The recent vote that has Britain leaving the E.U. has a global audience on the edge of their seats: What impact will it have on metal prices? The labor market? The steel industry in the UK?
Most analysts agree that Brexit is casting doubts over Tata Steel‘s plans to sell its operations in the U.K. Tata is based in Mumbai but its Port Talbot, Wales, location is one of Europe’s largest steel-making operations by production capacity.
Plans to sell were announced back in April, due in part to severe funding issues and the global glut of steel combined with rising manufacturing costs, The Wall Street Journal reported.
Tata has already cut thousands of jobs due to falling demand and a rise in cheap steel imports from China. The Brexit vote has done nothing to uncomplicate matters as questions surround immigration, trade and other policy areas, according to the WSJ. Also worth noting is Tata Steel’s sale process.

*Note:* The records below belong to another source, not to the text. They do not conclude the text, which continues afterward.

$ cat config.mk
export PLATFORM = sky130hd
export DESIGN_NAME = cpt_ram
export DESIGN_NICKNAME = d
export VERILOG_FILES = /design/src/chunk_progress_tracker_assert.svh /design/src/cpt_ram.sv
export SDC_FILE = /design/constraint.sdc
export NUM_CORES = 1
export LEC_CHECK = 0
export BUFFER_PORTS_ARGS = -buffer_cell sky130_fd_sc_hd__buf_4
export CAP_MARGIN = 20
export CELL_PAD_IN_SITES_DETAIL_PLACEMENT = 0
export CELL_PAD_IN_SITES_GLOBAL_PLACEMENT = 1
export CORE_MARGIN = 2
export CORE_UTILIZATION = 30
export DETAILED_ROUTE_END_ITERATION = 7
export HOLD_SLACK_MARGIN = 0.15
export PLACE_DENSITY_LB_ADDON = 0.1
export SLEW_MARGIN = 30
export SYNTH_ARGS = -nofsm -noshare
export SYNTH_HDL_FRONTEND = slang
export SYNTH_SLANG_ARGS = --single-unit
$ cat constraint.sdc
create_clock -name clk -period 2.4 [get_ports clk]
set_clock_uncertainty 0.2 [all_clocks]
set_input_delay 0.12 -clock clk [delete_from_list [all_inputs] [get_ports clk]]
set_output_delay 0.12 -clock clk [all_outputs]
set_load 0.01 [all_outputs]
===== config.mk =====
export PLATFORM = sky130hd
export DESIGN_NAME = rgb_cmyk_converter
export DESIGN_NICKNAME = d
export VERILOG_FILES = /design/src/sv/rcc_pkg.sv /design/src/sv/rgb_cmyk_converter.sv
export SDC_FILE = /design/constraint.sdc
export NUM_CORES = 2
export LEC_CHECK = 0
export ABC_AREA = 1
export BUFFER_PORTS_ARGS = -buffer_cell sky130_fd_sc_hd__buf_2
export CAP_MARGIN = 20
export CORE_UTILIZATION = 30
export DETAILED_ROUTE_END_ITERATION = 10
export MAX_ROUTING_LAYER = met4
export PLACE_DENSITY_LB_ADDON = 0.15
export SLEW_MARGIN = 10
export SYNTH_ARGS = -nofsm -noshare
export SYNTH_HDL_FRONTEND = slang
export SYNTH_SLANG_ARGS = --single-unit

===== constraint.sdc =====
create_clock -name clk -period 34.8 [get_ports clk]
set_input_delay 6.96 -clock clk [delete_from_list [all_inputs] [get_ports clk]]
set_output_delay 6.96 -clock clk [all_outputs]
set_load 0.02 [all_outputs]

===== src/sv/rcc_pkg.sv =====
// ----------------------------------------------------------------------------
// rcc_pkg: shared types and constants of the RGB/CMYK converter
// Pixel structs for both channels and the full-scale channel value.
// ----------------------------------------------------------------------------
package rcc_pkg;

	localparam logic [7:0] FULL_SCALE = 8'd255;

	localparam logic DIR_RGB_TO_CMYK = 1'b0;
	localparam logic DIR_CMYK_TO_RGB = 1'b1;

	typedef struct packed {
		logic [7:0] red_in;
		logic [7:0] green_in;
		logic [7:0] blue_in;
		logic [7:0] cyan_in;
		logic [7:0] magenta_in;
		logic [7:0] yellow_in;
		logic [7:0] black_in;
	} pixel_in_t;

	typedef struct packed {
		logic [7:0] red_out;
		logic [7:0] green_out;
		logic [7:0] blue_out;
		logic [7:0] cyan_out;
		logic [7:0] magenta_out;
		logic [7:0] yellow_out;
		logic [7:0] black_out;
	} pixel_out_t;

endpackage
<file path="src/rtl/cwm_pkg.sv">
// ----------------------------------------------------------------------------
// cwm_pkg
// Shared types and constants for the click-wheel menu controller.
// ----------------------------------------------------------------------------
package cwm_pkg;

  localparam int unsigned SEGMENTS       = 12;
  localparam int unsigned SEG_W          = 4;
  localparam int unsigned ITEM_W         = 8;
  localparam int unsigned VOL_W          = 8;
  localparam int unsigned SCREEN_W       = 2;

  localparam logic [SEG_W-1:0] WRAP_HIGH_FIRST = 4'd8;
  localparam logic [SEG_W-1:0] WRAP_HIGH_LAST  = 4'd11;
  localparam logic [SEG_W-1:0] WRAP_LOW_LAST   = 4'd4;
  localparam logic [SEG_W-1:0] SEG_LIMIT       = SEG_W'(SEGMENTS);

  localparam logic [SCREEN_W-1:0] SCR_HOME    = 2'd0;
  localparam logic [SCREEN_W-1:0] SCR_LIST    = 2'd1;
  localparam logic [SCREEN_W-1:0] SCR_PLAYING = 2'd2;

  localparam logic CFG_MAX_ITEM = 1'b0;
  localparam logic CFG_VOL_MAX  = 1'b1;

  localparam logic [ITEM_W-1:0] MAX_ITEM_RST = 8'd2;
  localparam logic [VOL_W-1:0]  VOL_MAX_RST  = 8'd255;

  typedef struct packed {
    logic [ITEM_W-1:0] max_item;
    logic [VOL_W-1:0]  vol_max;
  } cfg_t;

  typedef struct packed {
    logic             wheel_touched;
    logic [SEG_W-1:0] wheel_segment;
    logic             menu_btn;
    logic             ff_btn;
    logic             rw_btn;
    logic             pp_btn;
    logic             select_btn;
  } item_in_t;

  typedef struct packed {
    logic menu;
    logic ff;
    logic rw;
    logic sel;
  } held_t;

  typedef struct packed {
    logic [SEG_W-1:0]    last_segment;
    logic                wheel_was_touched;
    logic [ITEM_W-1:0]   item_index;
    logic [SCREEN_W-1:0] screen_mode;
    logic [VOL_W-1:0]    volume_level;
    held_t               held;
  } state_t;

  typedef struct packed {
    logic [ITEM_W-1:0]   selected_item;
    logic [SCREEN_W-1:0] screen;
    logic [VOL_W-1:0]    volume;
    logic                volume_changed;
    logic                clear_screen;
    logic                redraw;
    logic                stop_song;
    logic                start_play;
    logic                play_held;
  } result_t;

endpackage

</file>
<file path="src/rtl/cwm_step.sv">
// ----------------------------------------------------------------------------
// cwm_step
// Next-state and result logic for one sample of buttons and wheel.
// ----------------------------------------------------------------------------
module cwm_step (
  input  cwm_pkg::cfg_t     cfg,
  input  cwm_pkg::state_t   st,
  input  cwm_pkg::item_in_t din,
  output cwm_pkg::state_t   st_nxt,
  output cwm_pkg::result_t  res
);
  import cwm_pkg::*;

  localparam int unsigned IW = ITEM_W + 2;

  logic                menu_edge, ff_edge, rw_edge, sel_edge;
  logic [SCREEN_W-1:0] scr_menu, scr_sel;
  logic                item_zero_menu, item_zero_sel;
  logic                redraw_menu, redraw_sel, redraw_wheel;
  logic                stop, start;
  logic [VOL_W-1:0]    vol_ff, vol_rw;
  logic                seg_ok;
  logic [SEG_W-1:0]    ref_seg;
  logic                seg_hi, seg_lo, ref_hi, ref_lo;
  logic                step_up, step_dn;
  logic signed [IW-1:0] item_btn, item_wh, item_max;
  logic [ITEM_W-1:0]   item_fin;

  assign menu_edge = din.menu_btn   & ~st.held.menu;
  assign ff_edge   = din.ff_btn     & ~st.held.ff;
  assign rw_edge   = din.rw_btn     & ~st.held.rw;
  assign sel_edge  = din.select_btn & ~st.held.sel;

  // menu
  always_comb begin
    scr_menu       = st.screen_mode;
    item_zero_menu = 1'b0;
    redraw_menu    = 1'b0;
    stop           = 1'b0;
    if (menu_edge) begin
      case (st.screen_mode)
        SCR_LIST: begin
          scr_menu = SCR_HOME; item_zero_menu = 1'b1; redraw_menu = 1'b1;
        end
        SCR_PLAYING: begin
          scr_menu = SCR_LIST; item_zero_menu = 1'b1; redraw_menu = 1'b1;
          stop = 1'b1;
        end
        default: ;
      endcase
    end
  end

  // volume: up first, then down
  assign vol_ff = (ff_edge && st.volume_level < cfg.vol_max) ?
                  st.volume_level + VOL_W'(1) : st.volume_level;
  assign vol_rw = (rw_edge && vol_ff != '0) ? vol_ff - VOL_W'(1) : vol_ff;

  // select
  always_comb begin
    scr_sel       = scr_menu;
    item_zero_sel = 1'b0;
    redraw_sel    = 1'b0;
    start         = 1'b0;
    if (sel_edge) begin
      case (scr_menu)
        SCR_HOME: begin
          if (item_zero_menu || st.item_index == '0) begin
            scr_sel = SCR_LIST; item_zero_sel = 1'b1; redraw_sel = 1'b1;
          end
        end
        SCR_LIST: begin
          scr_sel = SCR_PLAYING; item_zero_sel = 1'b1; redraw_sel = 1'b1;
          start = 1'b1;
        end
        default: ;
      endcase
    end
  end

  assign item_btn = (item_zero_menu || item_zero_sel) ? '0 :
                    IW'($signed({2'b00, st.item_index}));

  // wheel
  assign seg_ok  = din.wheel_touched && (din.wheel_segment < SEG_LIMIT);
  assign ref_seg = st.wheel_was_touched ? st.last_segment : din.wheel_segment;
  assign seg_hi  = din.wheel_segment >= WRAP_HIGH_FIRST &&
                   din.wheel_segment <= WRAP_HIGH_LAST;
  assign seg_lo  = din.wheel_segment <= WRAP_LOW_LAST;
  assign ref_hi  = ref_seg >= WRAP_HIGH_FIRST && ref_seg <= WRAP_HIGH_LAST;
  assign ref_lo  = ref_seg <= WRAP_LOW_LAST;

  always_comb begin
    step_up = 1'b0;
    step_dn = 1'b0;
    if (seg_hi && ref_lo)                   step_dn = 1'b1;
    else if (seg_lo && ref_hi)              step_up = 1'b1;
    else if (din.wheel_segment > ref_seg)   step_up = 1'b1;
    else if (din.wheel_segment < ref_seg)   step_dn = 1'b1;
  end

  assign redraw_wheel = seg_ok && (!st.wheel_was_touched || step_up || step_dn);

  always_comb begin
    item_wh = item_btn;
    if (seg_ok && step_up) item_wh = item_btn + IW'(1);
    if (seg_ok && step_dn) item_wh = item_btn - IW'(1);
  end

  // clamp to 0..max_item
  assign item_max = IW'($signed({2'b00, cfg.max_item}));
  always_comb begin
    if (item_wh > item_max)      item_fin = cfg.max_item;
    else if (item_wh[IW-1])      item_fin = '0;
    else                         item_fin = item_wh[ITEM_W-1:0];
  end

  always_comb begin
    st_nxt                   = st;
    st_nxt.held.menu         = din.menu_btn;
    st_nxt.held.ff           = din.ff_btn;
    st_nxt.held.rw           = din.rw_btn;
    st_nxt.held.sel          = din.select_btn;
    st_nxt.screen_mode       = scr_sel;
    st_nxt.volume_level      = vol_rw;
    st_nxt.item_index        = item_fin;
    st_nxt.wheel_was_touched = seg_ok;
    if (seg_ok) st_nxt.last_segment = din.wheel_segment;
  end

  assign res.selected_item  = item_fin;
  assign res.screen         = scr_sel;
  assign res.volume         = vol_rw;
  assign res.volume_changed = ff_edge | rw_edge;
  assign res.clear_screen   = menu_edge | sel_edge;
  assign res.redraw         = redraw_menu | din.ff_btn | redraw_sel | redraw_wheel;
  assign res.stop_song      = stop;
  assign res.start_play     = start;
  assign res.play_held      = din.pp_btn;

endmodule

</file>
<file path="src/rtl/click_wheel_menu_controller.sv">
// ----------------------------------------------------------------------------
// click_wheel_menu_controller
// Menu, volume and touch-wheel navigation controller for a click-wheel UI.
// ----------------------------------------------------------------------------
// One result per input transfer, one transfer per cycle sustained while
// the result side is ready. An input register captures the sample, then
// the step logic updates menu state and fills the free result register.
// Configuration writes take effect at the next processed sample.
module click_wheel_menu_controller (
  input  logic                          clk,
  input  logic                          rst_n,
  input  logic                          cfg_we,
  input  logic                          cfg_index,
  input  logic [cwm_pkg::ITEM_W-1:0]    cfg_data,
  input  logic                          in_valid,
  output logic                          in_ready,
  input  logic                          in_wheel_touched,
  input  logic [cwm_pkg::SEG_W-1:0]     in_wheel_segment,
  input  logic                          in_menu_btn,
  input  logic                          in_ff_btn,
  input  logic                          in_rw_btn,
  input  logic                          in_pp_btn,
  input  logic                          in_select_btn,
  output logic                          out_valid,
  input  logic                          out_ready,
  output logic [cwm_pkg::ITEM_W-1:0]    out_selected_item,
  output logic [cwm_pkg::SCREEN_W-1:0]  out_screen,
  output logic [cwm_pkg::VOL_W-1:0]     out_volume,
  output logic                          out_volume_changed,
  output logic                          out_clear_screen,
  output logic                          out_redraw,
  output logic                          out_stop_song,
  output logic                          out_start_play,
  output logic                          out_play_held
);
  import cwm_pkg::*;

  cfg_t     cfg_r;
  item_in_t in_r;
  logic     in_valid_r;
  state_t   st_r, st_nxt;
  result_t  res_nxt, res_r;
  logic     out_valid_r;
  logic     advance;

  assign advance  = in_valid_r && (!out_valid_r || out_ready);
  assign in_ready = !in_valid_r || advance;

  cwm_step u_step (
    .cfg    (cfg_r),
    .st     (st_r),
    .din    (in_r),
    .st_nxt (st_nxt),
    .res    (res_nxt)
  );

  always_ff @(posedge clk) begin
    if (!rst_n) begin
      cfg_r.max_item <= MAX_ITEM_RST;
      cfg_r.vol_max  <= VOL_MAX_RST;
    end else if (cfg_we) begin
      case (cfg_index)
        CFG_MAX_ITEM: cfg_r.max_item <= cfg_data;
        CFG_VOL_MAX:  cfg_r.vol_max  <= cfg_data;
        default: ;
      endcase
    end
  end

  always_ff @(posedge clk) begin
    if (!rst_n) begin
      in_valid_r <= 1'b0;
    end else if (in_ready) begin
      in_valid_r <= in_valid;
    end
  end

  always_ff @(posedge clk) begin
    if (in_valid && in_ready) begin
      in_r.wheel_touched <= in_wheel_touched;
      in_r.wheel_segment <= in_wheel_segment;
      in_r.menu_btn      <= in_menu_btn;
      in_r.ff_btn        <= in_ff_btn;
      in_r.rw_btn        <= in_rw_btn;
      in_r.pp_btn        <= in_pp_btn;
      in_r.select_btn    <= in_select_btn;
    end
  end

  always_ff @(posedge clk) begin
    if (!rst_n) begin
      st_r.last_segment      <= '0;
      st_r.wheel_was_touched <= 1'b1;
      st_r.item_index        <= '0;
      st_r.screen_mode       <= SCR_HOME;
      st_r.volume_level      <= '0;
      st_r.held              <= '0;
      out_valid_r            <= 1'b0;
    end else begin
      if (advance) begin
        st_r        <= st_nxt;
        out_valid_r <= 1'b1;
      end else if (out_ready) begin
        out_valid_r <= 1'b0;
      end
    end
  end

  always_ff @(posedge clk) begin
    if (advance) begin
      res_r <= res_nxt;
    end
  end

  assign out_valid          = out_valid_r;
  assign out_selected_item  = res_r.selected_item;
  assign out_screen         = res_r.screen;
  assign out_volume         = res_r.volume;
  assign out_volume_changed = res_r.volume_changed;
  assign out_clear_screen   = res_r.clear_screen;
  assign out_redraw         = res_r.redraw;
  assign out_stop_song      = res_r.stop_song;
  assign out_start_play     = res_r.start_play;
  assign out_play_held      = res_r.play_held;

endmodule

</file>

“Trade negotiations with potential buyers will not be easy as business activity in the region will take a hit,” Goutam Chakraborty, an analyst at Emkay Global Financial Services in Mumbai, told the WSJ.
China Plans Cuts
Meanwhile, Stuart Burns (Editor-at-Large, MetalMiner) wrote recently that China plans to cut 45 million metric tons of steel capacity this year alone. He added that lower coal output capacity is also expected to be cut by the Far East nation by 280 mmt.
Burns wrote: “The capacity cuts will involve relocating 700,000 workers in the coal sector, and 180,000 workers in the steel industry,” Xu Shaoshi, chairman of the National Development and Reform Commission, said at the World Economic Forum in the northern city of Tianjin. Xu said he was “very confident that China will achieve the 2016 targets.”